No one has better encapsulated this point than Activist Preston D. Mitchum of Washington, DC who recently met with the owner of Nellie's Sports Bar, Doug Schantz, to address the issues of violence and racism experienced by hiself and others. It didn't go well. Read Preston's Facebook post addressing the meeting below and the letter he wrote to Mr. Schantz in response to their meeting.

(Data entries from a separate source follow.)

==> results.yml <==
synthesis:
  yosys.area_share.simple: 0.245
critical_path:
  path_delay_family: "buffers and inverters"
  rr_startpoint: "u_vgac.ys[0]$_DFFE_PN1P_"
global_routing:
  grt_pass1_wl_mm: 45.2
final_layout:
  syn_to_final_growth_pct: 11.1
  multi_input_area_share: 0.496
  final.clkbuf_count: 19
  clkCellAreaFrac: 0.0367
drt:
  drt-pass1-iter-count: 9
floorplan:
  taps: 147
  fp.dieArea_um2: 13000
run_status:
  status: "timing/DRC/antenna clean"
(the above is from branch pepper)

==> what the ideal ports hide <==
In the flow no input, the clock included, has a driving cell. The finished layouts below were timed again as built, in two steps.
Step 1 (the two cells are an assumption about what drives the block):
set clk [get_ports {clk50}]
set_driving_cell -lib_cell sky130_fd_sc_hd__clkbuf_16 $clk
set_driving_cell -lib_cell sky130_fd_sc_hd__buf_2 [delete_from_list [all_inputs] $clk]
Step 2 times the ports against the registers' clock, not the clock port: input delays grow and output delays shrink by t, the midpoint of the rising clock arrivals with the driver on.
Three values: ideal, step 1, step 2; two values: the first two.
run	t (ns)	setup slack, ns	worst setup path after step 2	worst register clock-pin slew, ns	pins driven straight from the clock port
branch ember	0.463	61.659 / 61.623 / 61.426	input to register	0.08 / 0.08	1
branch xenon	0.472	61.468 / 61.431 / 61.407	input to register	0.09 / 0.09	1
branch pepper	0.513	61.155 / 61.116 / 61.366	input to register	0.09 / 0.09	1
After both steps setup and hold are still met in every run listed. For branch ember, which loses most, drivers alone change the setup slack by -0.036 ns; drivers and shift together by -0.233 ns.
Source: an optimization exercise on an open RTL-to-GDS flow (aim: small area). Production flows keep margins and buffers that such runs may drop.
At most, simulation tests tie the RTL to the original design; equivalence was not proved.
Power and IR drop assume default switching activity.

==> module cfg_test_top, before the edit <==
module cfg_test_top(
    input             clk ,
    input             rstn ,
    input      [31:0] addr ,
    input      [31:0] wdata ,
    output reg [31:0] rdata ,
    output            rdata_vld ,
    input             wr ,
    input             rd
);
wire [5:0] a = addr[5:0];
function [31:0] inc32b(input [31:0] q, input ci);
    integer i, k;
    reg     c, bc;
    begin
        bc = ci;
        for (k = 0; k < 8; k = k + 1) begin
            c = bc;
            for (i = 4 * k; i < 4 * k + 4; i = i + 1) begin
                inc32b[i] = q[i] ^ c;
                c         = c & q[i];
            end
            bc = bc & (&q[4 * k +: 4]);
        end
    end
endfunction
reg        rd_count_mode;
reg        sample_mode;
reg [31:0] r02, r03, r04, r10, r11, r12, r13, r14;
always @(posedge clk) begin
    if (!rstn) begin
        rd_count_mode <= 1'b0;
        sample_mode   <= 1'b0;
        r02 <= 32'd0;
        r03 <= 32'd0;
        r04 <= 32'd0;
        r10 <= 32'd0;
        r11 <= 32'd0;
        r12 <= 32'd0;
        r13 <= 32'd0;
        r14 <= 32'd0;
    end else if (wr) begin
        case (a)
            6'h00: rd_count_mode <= wdata[0];
            6'h01: sample_mode   <= wdata[0];
            6'h02: r02 <= wdata;
            6'h03: r03 <= wdata;
            6'h04: r04 <= wdata;
            6'h10: r10 <= wdata;
            6'h11: r11 <= wdata;
            6'h12: r12 <= wdata;
            6'h13: r13 <= wdata;
            6'h14: r14 <= wdata;
            default: ;
        endcase
    end
end
reg        rst_d;
always @(posedge clk)
    rst_d <= ~rstn;
reg  [6:0]  ul;
reg  [11:0] uh;
reg         s_prev;
wire        uh_fb = uh[11] ^ uh[5] ^ uh[3] ^ uh[0] ^ (uh[10:0] == 11'd0);
wire        s = |uh | (ul[6:5] == 2'b11 & |ul[4:2]);
always @(posedge clk) begin
    if (!rstn) begin
        ul <= 7'd0;
        uh <= 12'd0;
    end else begin
        ul <= ul + 7'd1;
        if (&ul)
            uh <= {uh[10:0], uh_fb};
    end
    s_prev <= s;
end
wire e = s & ~s_prev;
reg  [31:0] acc;
wire        is23 = (a == 6'h23);
wire [31:0] acc_inc = inc32b(acc, sample_mode ? s : e);
always @(posedge clk) begin
    if (!rstn)
        acc <= 32'd0;
    else if (wr && is23)
        acc <= wdata;
    else if (rd && is23 && !rd_count_mode)
        acc <= 32'd0;
    else
        acc <= acc_inc;
end
reg  [5:0] ar;
reg  [31:0] x;
wire [31:0] p1 = (ar == 6'h02) ? x : r02;
always @(posedge clk)
    x <= inc32b(a[0] ? acc : (a[5] ? p1 : r02), a[0] ? (sample_mode & s) : a[5]);
reg        v1, v2;
always @(posedge clk) begin
    ar <= {a[5:1], a[0] | (rst_d & a[5] & ~a[1])};
    v1 <= rd;
    v2 <= v1;
end
assign rdata_vld = v2;
always @(posedge clk) begin
    case (ar)
        6'h00: rdata <= {31'd0, rd_count_mode};
        6'h01: rdata <= {31'd0, sample_mode};
        6'h02: rdata <= r02;
        6'h03: rdata <= r03;
        6'h04: rdata <= r04;
        6'h10: rdata <= r10;
        6'h11: rdata <= r11;
        6'h12: rdata <= r12;
        6'h13: rdata <= r13;
        6'h14: rdata <= r14;
        6'h20: rdata <= x;
        6'h21: rdata <= 32'h1;
        6'h22: rdata <= 32'h0;
        6'h23: rdata <= x;
        default: rdata <= 32'hF0F0F0F0;
    endcase
end
endmodule
Background: an optimization exercise with open tools, aiming at a short achievable clock period and few clock cycles. Do not read the settings as production practice. In this exercise RTL edits were held to simulation tests only and were not proved equivalent to the original. No activity file was given, so power comes from the tool's default toggle rates.

$ cat design/flow/run.sh
#!/bin/bash
# synth_recipe.tcl (not shown) runs the flow's synth.tcl, then flattens the netlist and writes it again
# the make line also repeats each setting of config.mk as NAME=value (left out here)
make -C /OpenROAD-flow-scripts/flow DESIGN_CONFIG=/design/flow/config.mk WORK_HOME=/design/flow/orfs CLKGATE_MAP_FILE= SYNTH_SCRIPT=/design/flow/synth_recipe.tcl finish
$ cat design/flow/config.mk
export PLATFORM = sky130hd
export DESIGN_NAME = cpu
export DESIGN_NICKNAME = cpu
export VERILOG_FILES = /design/flow/design.v
export SDC_FILE = /design/flow/constraint.sdc
export NUM_CORES = 4
export LEC_CHECK = 0
export CAP_MARGIN = 20
export CORE_MARGIN = 2
export CORE_UTILIZATION = 35
export SETUP_SLACK_MARGIN = 4.0
export SLEW_MARGIN = 20
export SYNTH_HIERARCHICAL = 1
export TNS_END_PERCENT = 100
$ cat design/flow/constraint.sdc
create_clock -name core_clock -period 7.0 [get_ports {clk}]
set_input_delay 1.4000 -clock core_clock [delete_from_list [all_inputs] [get_ports {clk}]]
set_output_delay 1.4000 -clock core_clock [all_outputs]
set_load 0.01 [all_outputs]
$ cat design/flow/design.v
module cpu(clk, reset, read_data, mem_addr, mem_cmd, out, N, V, Z, w);
    input clk, reset;
    input [15:0] read_data;
    output [8:0] mem_addr;
    output [1:0] mem_cmd;
    output [15:0] out;
    output N, V, Z, w;
    function [16:0] ks16(input [15:0] a, input [15:0] b, input ci);
        reg [15:0] p, g0, p0, g1, p1, g2, p2, g3, p3, g4;
        integer i;
        begin
            p = a ^ b;
            g0 = a & b;
            g0[0] = (a[0] & b[0]) | (p[0] & ci);
            p0 = p;
            for (i = 0; i < 16; i = i + 1) begin
                g1[i] = (i >= 1) ? g0[i] | (p0[i] & g0[i-1]) : g0[i];
                p1[i] = (i >= 1) ? p0[i] & p0[i-1] : p0[i];
            end
            for (i = 0; i < 16; i = i + 1) begin
                g2[i] = (i >= 2) ? g1[i] | (p1[i] & g1[i-2]) : g1[i];
                p2[i] = (i >= 2) ? p1[i] & p1[i-2] : p1[i];
            end
            for (i = 0; i < 16; i = i + 1) begin
                g3[i] = (i >= 4) ? g2[i] | (p2[i] & g2[i-4]) : g2[i];
                p3[i] = (i >= 4) ? p2[i] & p2[i-4] : p2[i];
            end
            for (i = 0; i < 16; i = i + 1)
                g4[i] = (i >= 8) ? g3[i] | (p3[i] & g3[i-8]) : g3[i];
            ks16 = {g4[15], p ^ {g4[14:0], ci}};
        end
    endfunction
    function [8:0] inc9(input [8:0] x);
        reg [16:0] t;
        begin
            t = ks16({7'b0, x}, 16'b0, 1'b1);
            inc9 = t[8:0];
        end
    endfunction
    function [8:0] add_sx5(input [8:0] r, input [4:0] i);
        reg [16:0] lo, up, dn;
        reg [3:0] hi;
        begin
            lo = ks16({11'b0, r[4:0]}, {11'b0, i}, 1'b0);
            up = ks16({12'b0, r[8:5]}, 16'b0, 1'b1);
            dn = ks16({12'b0, r[8:5]}, 16'h000f, 1'b0);
            case ({i[4], lo[5]})
                2'b01: hi = up[3:0];
                2'b10: hi = dn[3:0];
                default: hi = r[8:5];
            endcase
            add_sx5 = {hi, lo[4:0]};
        end
    endfunction
    function [15:0] shinv(input [15:0] x, input [1:0] s, input inv);
        reg [15:0] y;
        begin
            case (s)
                2'b00: y = x;
                2'b01: y = {x[14:0], 1'b0};
                2'b10: y = {1'b0, x[15:1]};
                default: y = {x[15], x[15:1]};
            endcase
            shinv = y ^ {16{inv}};
        end
    endfunction
    function [15:0] sel16(input [127:0] v, input [7:0] s);
        integer j;
        begin
            sel16 = 16'b0;
            for (j = 0; j < 8; j = j + 1)
                sel16 = sel16 | (v[16*j +: 16] & {16{s[j]}});
        end
    endfunction
    function [8:0] sel9(input [71:0] v, input [7:0] s);
        integer j;
        begin
            sel9 = 9'b0;
            for (j = 0; j < 8; j = j + 1)
                sel9 = sel9 | (v[9*j +: 9] & {9{s[j]}});
        end
    endfunction
    function cond_ok(input [2:0] c, input [2:0] f);
        case (c)
            3'd0: cond_ok = 1'b1;
            3'd1: cond_ok = (f == 3'b001);
            3'd2: cond_ok = ~f[0];
            3'd3: cond_ok = (f == 3'b100) | (f == 3'b010);
            3'd4: cond_ok = (f == 3'b100) | (f == 3'b010) | (f == 3'b001);
            default: cond_ok = 1'b0;
        endcase
    endfunction
    reg [127:0] rf;             
    reg [2:0]  flags;           
    reg [15:0] ir;              
    reg        irv;             
    reg        hold;            
    reg        fq;              
    reg [8:0]  pc_f;            
    reg [8:0]  fa, fa1;         
    reg        fpred, fpret;    
    reg [8:0]  fptgt;           
    reg [3:0]  bv, bret;
    reg [35:0] bpc, btg;
    reg [1:0]  bptr;
    reg [8:0]  lr_pred;         
    reg        ld_q;            
    reg [7:0]  ld_wr;
    reg        halted;
    reg        w_q;
    reg [1:0]  cmd_q;
    reg        use_mem, use_jmp, use_pcf;
    reg [8:0]  mmem, mjmp, mmem_p;
    reg        use_mp;
    reg [15:0] sdata;
    reg        pA, pB, pD, pM, pT;   
    reg        y_ld, y_st, y_redir, y_halt, y_cmp, y_and, y_fast;
    reg [7:0]  y_wr, y_ldrd;
    reg        ev;
    reg [15:0] opA, opB, resA, resB;
    reg        bypA, bypB, bypD;
    reg        cin;
    reg [7:0]  e_wr;            
    reg        e_fast;          
    reg [7:0]  e_ldrd;
    reg        e_and, e_cmp, e_ld, e_st, e_redir, e_halt;
    reg [7:0]  e_key;           
    reg        e_iret, e_call;
    reg [8:0]  e_ipc;
    reg        y_iret, y_call, y_bk, y_r7;
    reg        e_bk, e_r7;
    reg [8:0]  y_pc;
    assign mem_cmd = cmd_q;
    assign mem_addr = ({9{use_mem}} & mmem) | ({9{use_mp}} & mmem_p) | ({9{use_jmp}} & mjmp) |
                      ({9{use_pcf}} & pc_f);
    assign out = sdata;
    assign {V, N, Z} = flags;
    assign w = w_q;
    wire [15:0] A = bypA ? resA : opA;
    wire [15:0] B = bypB ? resB : opB;
    wire [16:0] sumc;
    ksadd16 ADD(.a(A), .b(B), .ci(cin), .s(sumc[15:0]), .co(sumc[16]));
    wire [15:0] sum = sumc[15:0];
    wire [15:0] e_res = e_and ? (A & B) : sum;
    wire zf = &(A ^ B);
    wire s15 = sum[15];
    wire same15 = (A[15] == B[15]);
    wire v1 = same15 & ~A[15];     
    wire v0 = same15 & A[15];      
    wire [2:0] flags_n = e_cmp ? {same15 & (s15 ^ A[15]), s15, zf} : flags;
    wire [15:0] wdata = ld_q ? read_data : e_res;
    wire [7:0]  we = ld_wr | e_wr;
    reg  [127:0] rf_n;
    reg  [127:0] rf_fast;       
    integer k;
    always @(*) begin
        for (k = 0; k < 8; k = k + 1) begin
            rf_n[16*k +: 16] = we[k] ? wdata : rf[16*k +: 16];
            rf_fast[16*k +: 16] = (e_fast & e_wr[k]) ? opB : rf[16*k +: 16];
        end
    end
    wire arriving = fq & ~e_redir & ~e_halt & ~halted;
    wire [63:0] y0, y1, y2, y3, y4, y5, y6, y5b, y6b, y7;
    wire [7:0] mrn_oh;
    wire [71:0] maddr_k;
    dec3 MD(.x(read_data[10:8]), .y(mrn_oh));
    genvar gk;
    generate
        for (gk = 0; gk < 8; gk = gk + 1) begin : MA
            addk A(.r(rf[16*gk +: 9]), .i(read_data[4:0]), .s(maddr_k[9*gk +: 9]));
        end
    endgenerate
    wire [8:0] a_mem;
    sel8x9 MS(.v(maddr_k), .s(mrn_oh), .y(a_mem));
    dcore #(.CONE(1)) D1(.inst(read_data), .fa1(fa1), .fpred(fpred), .fpret(fpret), .fptgt(fptgt), .rf(rf),
              .rf_fast(rf_fast), .e_wr(e_wr), .e_fast(e_fast), .e_ld(e_ld), .e_ldrd(e_ldrd),
              .e_st(e_st), .e_key(e_key), .e_res(e_res), .e_cmp(e_cmp), .flags(flags), .s15(s15),
              .zf(zf), .v1(v1), .v0(v0), .sdata(out), .arriving(arriving), .hold(hold),
              .irv(irv), .ev(ev), .e_halt(e_halt), .halted(halted), .y_ld(y_ld), .y_st(y_st),
              .y_redir(y_redir), .y_halt(y_halt), .y_cmp(y_cmp), .y_and(y_and), .y_fast(y_fast),
              .y_wr(y_wr), .y_ldrd(y_ldrd), .pT(pT), .pM(pM), .y(y1));
    dcore #(.CONE(2)) D2(.inst(read_data), .fa1(fa1), .fpred(fpred), .fpret(fpret), .fptgt(fptgt), .rf(rf),
              .rf_fast(rf_fast), .e_wr(e_wr), .e_fast(e_fast), .e_ld(e_ld), .e_ldrd(e_ldrd),
              .e_st(e_st), .e_key(e_key), .e_res(e_res), .e_cmp(e_cmp), .flags(flags), .s15(s15),
              .zf(zf), .v1(v1), .v0(v0), .sdata(out), .arriving(arriving), .hold(hold),
              .irv(irv), .ev(ev), .e_halt(e_halt), .halted(halted), .y_ld(y_ld), .y_st(y_st),
              .y_redir(y_redir), .y_halt(y_halt), .y_cmp(y_cmp), .y_and(y_and), .y_fast(y_fast),
              .y_wr(y_wr), .y_ldrd(y_ldrd), .pT(pT), .pM(pM), .y(y2));
    dcore #(.CONE(3)) D3(.inst(read_data), .fa1(fa1), .fpred(fpred), .fpret(fpret), .fptgt(fptgt), .rf(rf),
              .rf_fast(rf_fast), .e_wr(e_wr), .e_fast(e_fast), .e_ld(e_ld), .e_ldrd(e_ldrd),
              .e_st(e_st), .e_key(e_key), .e_res(e_res), .e_cmp(e_cmp), .flags(flags), .s15(s15),
              .zf(zf), .v1(v1), .v0(v0), .sdata(out), .arriving(arriving), .hold(hold),
              .irv(irv), .ev(ev), .e_halt(e_halt), .halted(halted), .y_ld(y_ld), .y_st(y_st),
              .y_redir(y_redir), .y_halt(y_halt), .y_cmp(y_cmp), .y_and(y_and), .y_fast(y_fast),
              .y_wr(y_wr), .y_ldrd(y_ldrd), .pT(pT), .pM(pM), .y(y3));
    dcore #(.CONE(4)) D4(.inst(read_data), .fa1(fa1), .fpred(fpred), .fpret(fpret), .fptgt(fptgt), .rf(rf),
              .rf_fast(rf_fast), .e_wr(e_wr), .e_fast(e_fast), .e_ld(e_ld), .e_ldrd(e_ldrd),
              .e_st(e_st), .e_key(e_key), .e_res(e_res), .e_cmp(e_cmp), .flags(flags), .s15(s15),
              .zf(zf), .v1(v1), .v0(v0), .sdata(out), .arriving(arriving), .hold(hold),
              .irv(irv), .ev(ev), .e_halt(e_halt), .halted(halted), .y_ld(y_ld), .y_st(y_st),
              .y_redir(y_redir), .y_halt(y_halt), .y_cmp(y_cmp), .y_and(y_and), .y_fast(y_fast),
              .y_wr(y_wr), .y_ldrd(y_ldrd), .pT(pT), .pM(pM), .y(y4));
    dcore #(.CONE(5), .TK(1)) D5(.inst(read_data), .fa1(fa1), .fpred(fpred), .fpret(fpret), .fptgt(fptgt), .rf(rf),
              .rf_fast(rf_fast), .e_wr(e_wr), .e_fast(e_fast), .e_ld(e_ld), .e_ldrd(e_ldrd),
              .e_st(e_st), .e_key(e_key), .e_res(e_res), .e_cmp(e_cmp), .flags(flags), .s15(s15),
              .zf(zf), .v1(v1), .v0(v0), .sdata(out), .arriving(arriving), .hold(hold),
              .irv(irv), .ev(ev), .e_halt(e_halt), .halted(halted), .y_ld(y_ld), .y_st(y_st),
              .y_redir(y_redir), .y_halt(y_halt), .y_cmp(y_cmp), .y_and(y_and), .y_fast(y_fast),
              .y_wr(y_wr), .y_ldrd(y_ldrd), .pT(pT), .pM(pM), .y(y5));
    dcore #(.CONE(5), .TK(2)) D5b(.inst(read_data), .fa1(fa1), .fpred(fpred), .fpret(fpret), .fptgt(fptgt), .rf(rf),
              .rf_fast(rf_fast), .e_wr(e_wr), .e_fast(e_fast), .e_ld(e_ld), .e_ldrd(e_ldrd),
              .e_st(e_st), .e_key(e_key), .e_res(e_res), .e_cmp(e_cmp), .flags(flags), .s15(s15),
              .zf(zf), .v1(v1), .v0(v0), .sdata(out), .arriving(arriving), .hold(hold),
              .irv(irv), .ev(ev), .e_halt(e_halt), .halted(halted), .y_ld(y_ld), .y_st(y_st),
              .y_redir(y_redir), .y_halt(y_halt), .y_cmp(y_cmp), .y_and(y_and), .y_fast(y_fast),
              .y_wr(y_wr), .y_ldrd(y_ldrd), .pT(pT), .pM(pM), .y(y5b));
    dcore #(.CONE(6), .TK(1)) D6(.inst(read_data), .fa1(fa1), .fpred(fpred), .fpret(fpret), .fptgt(fptgt), .rf(rf),
              .rf_fast(rf_fast), .e_wr(e_wr), .e_fast(e_fast), .e_ld(e_ld), .e_ldrd(e_ldrd),
              .e_st(e_st), .e_key(e_key), .e_res(e_res), .e_cmp(e_cmp), .flags(flags), .s15(s15),
              .zf(zf), .v1(v1), .v0(v0), .sdata(out), .arriving(arriving), .hold(hold),
              .irv(irv), .ev(ev), .e_halt(e_halt), .halted(halted), .y_ld(y_ld), .y_st(y_st),
              .y_redir(y_redir), .y_halt(y_halt), .y_cmp(y_cmp), .y_and(y_and), .y_fast(y_fast),
              .y_wr(y_wr), .y_ldrd(y_ldrd), .pT(pT), .pM(pM), .y(y6));
    dcore #(.CONE(7), .TK(3)) D7(.inst(read_data), .fa1(fa1), .fpred(fpred), .fpret(fpret), .fptgt(fptgt), .rf(rf),
              .rf_fast(rf_fast), .e_wr(e_wr), .e_fast(e_fast), .e_ld(e_ld), .e_ldrd(e_ldrd),
              .e_st(e_st), .e_key(e_key), .e_res(e_res), .e_cmp(e_cmp), .flags(flags), .s15(s15),
              .zf(zf), .v1(v1), .v0(v0), .sdata(out), .arriving(arriving), .hold(hold),
              .irv(irv), .ev(ev), .e_halt(e_halt), .halted(halted), .y_ld(y_ld), .y_st(y_st),
              .y_redir(y_redir), .y_halt(y_halt), .y_cmp(y_cmp), .y_and(y_and), .y_fast(y_fast),
              .y_wr(y_wr), .y_ldrd(y_ldrd), .pT(pT), .pM(pM), .y(y7));
    wire [8:0] a_jmp = y1[8:0];
    wire [15:0] a_opB = y2[15:0];
    wire [15:0] a_opA = y3[31:16];
    wire [15:0] a_sdata = y3[15:0];
    wire [15:0] a_resB = y4[15:0];
    wire n_ld = y5[7], n_st = y5[6], n_halt = y5[4];
    wire tk_s0, tk_s1;
    takenm TKM(.c(read_data[10:8]), .flags(flags), .e_cmp(e_cmp), .zf(zf), .v1(v1), .v0(v0),
               .t0(tk_s0), .t1(tk_s1));
    wire [2:0] ytk0 = tk_s0 ? {y5b[11], y5b[10], y5b[5]} : {y5[11], y5[10], y5[5]};
    wire [2:0] ytk1 = tk_s1 ? {y5b[11], y5b[10], y5b[5]} : {y5[11], y5[10], y5[5]};
    wire [2:0] ytk = s15 ? ytk1 : ytk0;
    wire n_redir = ytk[0];
    wire [14:0] y5s = {y5[14:12], ytk[2:1], y5[9:0]};
    wire ev_n = y5[3], hz_n = y5[2], hold_n = y5[1], irv_n = y5[0];
    wire [7:0] c_wr = y6[63:56], c_ldrd = y6[55:48];
    wire c_cmp = y6[47], c_and = y6[46], c_fast = y6[45], d_bx = y6[43];
    wire c_bk = y6[44], c_r7 = y6[10];    
    wire y_redir_n = y7[0];             
    wire d_call = y6[42], a_bypA = y6[41], a_bypB = y6[40], a_bypD = y6[39];
    wire pA_n = y6[38], pB_n = y6[37], pD_n = y6[36], pM_n = y6[35], pT_n = y6[34];
    wire d_ldr = y6[33], d_str = y6[32], d_halt = y6[30], d_cmp = y6[29];
    wire d_and = y6[28], d_fastc = y6[27];
    wire [7:0] a_wr = y6[26:19], rd_oh = y6[18:11];
    wire halted_n = halted | e_halt;
    wire [15:0] src = ld_q ? read_data : resA;
    wire y_inv = (ir[15:11] == 5'b10101) | (ir[15:11] == 5'b10111);
    wire fetching = cmd_q[1] & ~e_ld;
    wire e_ins = (e_bk & e_redir) | e_r7;
    reg [3:0] bhit;
    integer j;
    always @(*)
        for (j = 0; j < 4; j = j + 1)
            bhit[j] = bv[j] & (bpc[9*j +: 9] == mem_addr);
    wire bpred = |bhit;
    wire bpret = |(bhit & bret);
    wire [8:0] btgt = bpret ? lr_pred : ({9{bhit[0]}} & btg[8:0]) | ({9{bhit[1]}} & btg[17:9]) |
                                        ({9{bhit[2]}} & btg[26:18]) | ({9{bhit[3]}} & btg[35:27]);
    wire [8:0] addr1 = inc9(mem_addr);
    always @(posedge clk) begin
        rf <= rf_n;
        flags <= flags_n;
        resA <= e_res;
        fa <= mem_addr;
        fa1 <= addr1;
        fptgt <= btgt;
        if (e_call) lr_pred <= opB[8:0];
        resB <= a_resB;
        if (pA) opA <= src; else if (arriving) opA <= a_opA;
        if (pB) opB <= shinv(src, ir[4:3], y_inv); else if (arriving) opB <= a_opB;
        if (arriving & a_bypD & ~pD) sdata <= e_res;
        else if (pD) sdata <= src; else if (arriving) sdata <= a_sdata;
        if (arriving) mmem <= a_mem;
        mmem_p <= ld_q ? add_sx5(read_data[8:0], ir[4:0]) : add_sx5(resA[8:0], ir[4:0]);
        if (pT) mjmp <= src[8:0]; else if (arriving) mjmp <= a_jmp;
        bypA <= arriving & a_bypA;
        bypB <= arriving & a_bypB;
        bypD <= arriving & a_bypD;
        pA <= pA_n;
        pB <= pB_n;
        pD <= pD_n;
        pM <= pM_n;
        pT <= pT_n;
        if (arriving) begin
            ir <= read_data;
            y_bk <= c_bk;
            y_r7 <= c_r7;
            y_iret <= d_bx;
            y_call <= d_call;
            y_pc <= fa;
            y_ld <= d_ldr;
            y_st <= d_str;
            y_redir <= y_redir_n;
            y_halt <= d_halt;
            y_cmp <= d_cmp;
            y_and <= d_and;
            y_fast <= d_fastc;
            y_wr <= a_wr;
            y_ldrd <= rd_oh;
        end
        cin <= c_cmp;
        e_and <= c_and;
        e_fast <= c_fast;
        e_ldrd <= c_ldrd;
        e_bk <= ev_n & (hold ? y_bk : c_bk);
        e_r7 <= ev_n & (hold ? y_r7 : c_r7);
        e_iret <= hold ? y_iret : d_bx;
        e_ipc <= hold ? y_pc : fa;
        e_call <= ev_n & (hold ? y_call : d_call);
        e_key <= hold ? {ir[10:8], ir[4:0]} : {read_data[10:8], read_data[4:0]};
        if (reset) begin
            irv <= 1'b0;
            hold <= 1'b0;
            fq <= 1'b0;
            pc_f <= 9'd0;
            bv <= 4'b0;
            bptr <= 2'd0;
            fpred <= 1'b0;
            fpret <= 1'b0;
            ld_q <= 1'b0;
            ld_wr <= 8'b0;
            halted <= 1'b0;
            w_q <= 1'b0;
            cmd_q <= 2'b10;
            use_mem <= 1'b0;
            use_mp <= 1'b0;
            use_jmp <= 1'b0;
            use_pcf <= 1'b1;
            ev <= 1'b0;
            e_wr <= 8'b0;
            e_cmp <= 1'b0;
            e_ld <= 1'b0;
            e_st <= 1'b0;
            e_redir <= 1'b0;
            e_halt <= 1'b0;
        end else begin
            irv <= irv_n;
            hold <= hold_n;
            fq <= fetching & ~hz_n;
            pc_f <= (fetching & ~hz_n) ? (bpred ? btgt : addr1) : pc_f;
            if (fetching & ~hz_n) begin
                fpred <= bpred;
                fpret <= bpret;
            end
            if (e_ins) begin   
                bv[bptr] <= 1'b1;
                bret[bptr] <= e_iret;
                bpc[9*bptr +: 9] <= e_ipc;
                btg[9*bptr +: 9] <= mjmp;
                bptr <= bptr + 2'd1;
            end
            ld_q <= e_ld;
            ld_wr <= e_ld ? e_ldrd : 8'b0;
            halted <= halted_n;
            w_q <= y5s[14];
            ev <= ev_n;
            e_wr <= ev_n ? c_wr : 8'b0;
            e_cmp <= ev_n & c_cmp;
            e_ld <= n_ld;
            e_st <= n_st;
            e_redir <= n_redir;
            e_halt <= n_halt;
            {use_mem, use_mp, use_jmp, use_pcf, cmd_q} <= y5s[13:8];
        end
    end
endmodule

On Tuesday, May 30, I informed you all that I met with the owner of Nellie's Sports Bar. Over the past 24 to 48 hours I took the time to breathe, meditate, and write about what happened. Needless the say, the meeting was awful, nothing was accomplished, and I left feeling that my time was wasted as a customer and as an advocate. That happens, sure, but the way in which it happened is what infuriated me. It took me a few days to think on whether I wanted to make this information public, but decided that you all have a right to know. Yes, fights have been occurring on Sundays and by mostly black gay men (that must be addressed with love, accountability, nuance, and solutions). However, I draw the line at racial undertones, disrespect, and blatant understanding that our presence is not wanted, though our coins are. I'm sure the owner, Doug Schantz, and his manager has a different perspective of the meeting, but as a black queer man, I know what I heard, know what I experienced, and know that I will be fighting harder than ever to ensure black LGBTQ people have our own space - or at the very least can go to establishments that want us there. This letter has been sent to Mr. Schantz and maybe he'll reply to me, maybe he won't. But I do hope you all, my friends, will take this letter with love and support. I certainly won't tell you all where to spend your hard-earned money because it isn't my place, but I hope we can discuss why we need our own space and why we must support what we already have.
See the attatched letter below.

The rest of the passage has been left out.